Department of Statistical Science, Southern Methodist University, Dallas, TX 75275-0332, USA.
Department of Population and Data Sciences, Quantitative Biomedical Research Center, The University of Texas Southwestern Medical Center, Dallas, TX 75390, USA.
Bioinformatics. 2020 Jun 1;36(11):3401-3408. doi: 10.1093/bioinformatics/btaa153.
Recent studies have shown that RNA-sequencing (RNA-seq) can be used to measure mRNA of sufficient quality extracted from formalin-fixed paraffin-embedded (FFPE) tissues to provide whole-genome transcriptome analysis. However, little attention has been given to the normalization of FFPE RNA-seq data, a key step that adjusts for unwanted biological and technical effects that can bias the signal of interest. Existing methods, developed based on fresh-frozen or similar-type samples, may cause suboptimal performance.
We proposed a new normalization method, labeled MIXnorm, for FFPE RNA-seq data. MIXnorm relies on a two-component mixture model, which models non-expressed genes by zero-inflated Poisson distributions and models expressed genes by truncated normal distributions. To obtain maximum likelihood estimates, we developed a nested EM algorithm, in which closed-form updates are available in each iteration. By eliminating the need for numerical optimization in the M-step, the algorithm is easy to implement and computationally efficient. We evaluated MIXnorm through simulations and cancer studies. MIXnorm makes a significant improvement over commonly used methods for RNA-seq expression data.
R code available at https://github.com/S-YIN/MIXnorm.

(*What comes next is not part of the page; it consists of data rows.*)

## config.mk

```make
export PLATFORM = sky130hd
export DESIGN_NAME = fuel_level_drop_monitor_top
export DESIGN_NICKNAME = d
export VERILOG_FILES = /design/src/hdl/fldm_pkg.sv /design/src/hdl/fuel_level_drop_monitor_top.sv
export SDC_FILE = /design/constraint.sdc
export NUM_CORES = 1
export LEC_CHECK = 0
export BUFFER_PORTS_ARGS = -buffer_cell sky130_fd_sc_hd__buf_2
export CAP_MARGIN = 20
export CORE_UTILIZATION = 35
export CTS_CLUSTER_SIZE = 30
export DETAILED_ROUTE_END_ITERATION = 7
export PLACE_DENSITY = 0.6
export SLEW_MARGIN = 40
export SYNTH_ARGS = -nofsm -noshare
export SYNTH_HDL_FRONTEND = slang
export SYNTH_SLANG_ARGS = --single-unit
```

## constraint.sdc

```tcl
create_clock -name clk -period 12.3 [get_ports clk]
set_input_delay 1.845 -clock clk [delete_from_list [all_inputs] [get_ports clk]]
set_output_delay 1.845 -clock clk [all_outputs]
set_load 0.03 [all_outputs]
```
$ cat config.mk
export PLATFORM = sky130hd
export DESIGN_NAME = sme_ctrl
export DESIGN_NICKNAME = d
export VERILOG_FILES = /design/src/rtl/sme_pkg.sv /design/src/rtl/sme_ctrl.sv
export SDC_FILE = /design/constraint.sdc
export NUM_CORES = 1
export LEC_CHECK = 0
export ABC_AREA = 1
export BUFFER_PORTS_ARGS = -buffer_cell sky130_fd_sc_hd__buf_2
export CORE_AREA = 8 8 45 47
export CTS_BUF_LIST = sky130_fd_sc_hd__clkbuf_2 sky130_fd_sc_hd__clkbuf_4 sky130_fd_sc_hd__clkbuf_8
export DETAILED_ROUTE_END_ITERATION = 16
export DIE_AREA = 0 0 53 55
export SLEW_MARGIN = 20
export SYNTH_ARGS = -nofsm -noshare
export SYNTH_HDL_FRONTEND = slang
export SYNTH_SLANG_ARGS = --single-unit
$ cat constraint.sdc
create_clock -name clock -period 1 [get_ports clock]
set_clock_uncertainty 0.1 [all_clocks]
set_input_delay 0 -clock clock [delete_from_list [all_inputs] [get_ports clock]]
set_output_delay 0 -clock clock [all_outputs]
set_load 0.005 [all_outputs]
$ cat src/rtl/sme_pkg.sv
// Package for the sorted multiset engine.
// Holds opcode, status and state codes plus the controller/datapath structs.
// No dependencies.
package sme_pkg;

   typedef enum logic [2:0] {
      OP_INSERT = 3'd0,
      OP_REMOVE = 3'd1,
      OP_MEMBER = 3'd2,
      OP_PRED   = 3'd3,
      OP_SUCC   = 3'd4,
      OP_RANGE  = 3'd5
   } opcode_type;

   typedef enum logic [1:0] {
      ST_OK        = 2'd0,
      ST_NOT_FOUND = 2'd1,
      ST_FULL      = 2'd2
   } status_type;

   typedef enum logic [1:0] {
      S_IDLE    = 2'd0,
      S_COMPARE = 2'd1,
      S_EXEC    = 2'd2
   } state_type;

   typedef struct packed {
      logic capture;
      logic compare;
      logic execute;
   } ctrl_cmd_type;

   typedef struct packed {
      logic out_free;
      logic op_range;
      logic range_done;
   } ctrl_status_type;

endpackage

$ cat src/rtl/sme_ctrl.sv
// Controller state machine of the sorted multiset engine.
// Sequences capture, compare and execute; uses sme_pkg.
module sme_ctrl (
   input  logic                     clock,
   input  logic                     reset,
   input  logic                     req_valid,
   input  sme_pkg::ctrl_status_type stat,
   output sme_pkg::ctrl_cmd_type    cmd,
   output logic                     req_ready
);

   sme_pkg::state_type state_ff;
   sme_pkg::state_type state_in;

   always_ff @(posedge clock) begin
      if (reset) begin
         state_ff <= sme_pkg::S_IDLE;
      end else begin
         state_ff <= state_in;
      end
   end

   always_comb begin
      state_in    = state_ff;
      cmd         = '0;
      req_ready   = 1'b0;
      case (state_ff)
         sme_pkg::S_IDLE: begin
            req_ready = 1'b1;
            if (req_valid) begin
               cmd.capture = 1'b1;
               state_in    = sme_pkg::S_COMPARE;
            end
         end
         sme_pkg::S_COMPARE: begin
            cmd.compare = 1'b1;
            state_in    = sme_pkg::S_EXEC;
         end
         sme_pkg::S_EXEC: begin
            if (stat.out_free) begin
               cmd.execute = 1'b1;
               if (!stat.op_range || stat.range_done) begin
                  state_in = sme_pkg::S_IDLE;
               end
            end
         end
         default: begin
            state_in = sme_pkg::S_IDLE;
         end
      endcase
   end

endmodule

# After elaboration in Yosys (flattened, before gate mapping)
# Index checks and enable logic that the tools add are counted.
# op_classes
n_reduce_logical,4
eq_ne,5
muxes,10
# op_table
operator,n
2-to-1 mux 1 bit,6
2-to-1 mux 2 bit,3
inequality test 2 bit (second input constant),3
case mux 2 bit (3 select lines),1
AND reduction 3 bit,1
equality test 2 x 1 -> 1 bit (second input constant),1
equality test 2 bit (second input constant),1
zero test 2 bit,1
zero test 1 bit,1
logical OR 1 bit,1
# word_totals
elab_cells,20
reg_bits,2
in_bits,6

# Depth between registers and ports, before layout
# logic_depth
ltp_word,5
mapped_depth,5
ltp_nobuf,5

# Least setup slack after synthesis
# OpenSTA, ideal clock, no wires.
# synth_timing
path_kind,flip-flop to flip-flop
startpoint,reg state_ff[1]
endpoint,reg state_ff[1]
stages_incl_launch_ff,5
path_buffers,0
slack_ns,0.215
required_time_ns,0.834
arrival_time_ns,0.619
cell_sequence,dfxtp_1 > inv_2 > nor2_2 > nand2_1 > a21oi_2
# synth_via
elab_chain_len,3
# synth_rtl
item,line,text
"start, declared",sme_ctrl.sv:12,sme_pkg::state_type state_ff;
"start signal, assigned",sme_ctrl.sv:17,state_ff <= sme_pkg::S_IDLE;
"start signal, assigned",sme_ctrl.sv:19,state_ff <= state_in;
equality test 2 bit or zero test 2 bit (tied branches),sme_ctrl.sv:27,case (state_ff)
inequality test 2 bit (no line),-,
AND reduction 3 bit (no line),-,
# Parallel ways exist; a longest one is shown, timed or not.
# A chain may end at the register's enable or synchronous reset.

Supplementary data are available at Bioinformatics online.
最近的研究表明,RNA 测序(RNA-seq)可用于测量从福尔马林固定石蜡包埋(FFPE)组织中提取的具有足够质量的 mRNA,从而提供全基因组转录组分析。然而,对于 FFPE RNA-seq 数据的归一化问题,即调整可能会影响感兴趣信号的非生物和技术效应的关键步骤,尚未引起太多关注。基于新鲜冷冻或类似类型样本开发的现有方法可能会导致性能不佳。
我们提出了一种新的 FFPE RNA-seq 数据归一化方法,称为 MIXnorm。MIXnorm 依赖于双成分混合模型,该模型通过零膨胀泊松分布对非表达基因进行建模,并通过截断正态分布对表达基因进行建模。为了获得最大似然估计,我们开发了一种嵌套 EM 算法,其中每个迭代都有封闭形式的更新。通过在 M 步骤中消除对数值优化的需求,该算法易于实现且计算效率高。我们通过模拟和癌症研究评估了 MIXnorm。与 RNA-seq 表达数据的常用方法相比,MIXnorm 有显著的改进。
R 代码可在 https://github.com/S-YIN/MIXnorm 上获得。
补充资料可在生物信息学在线获得。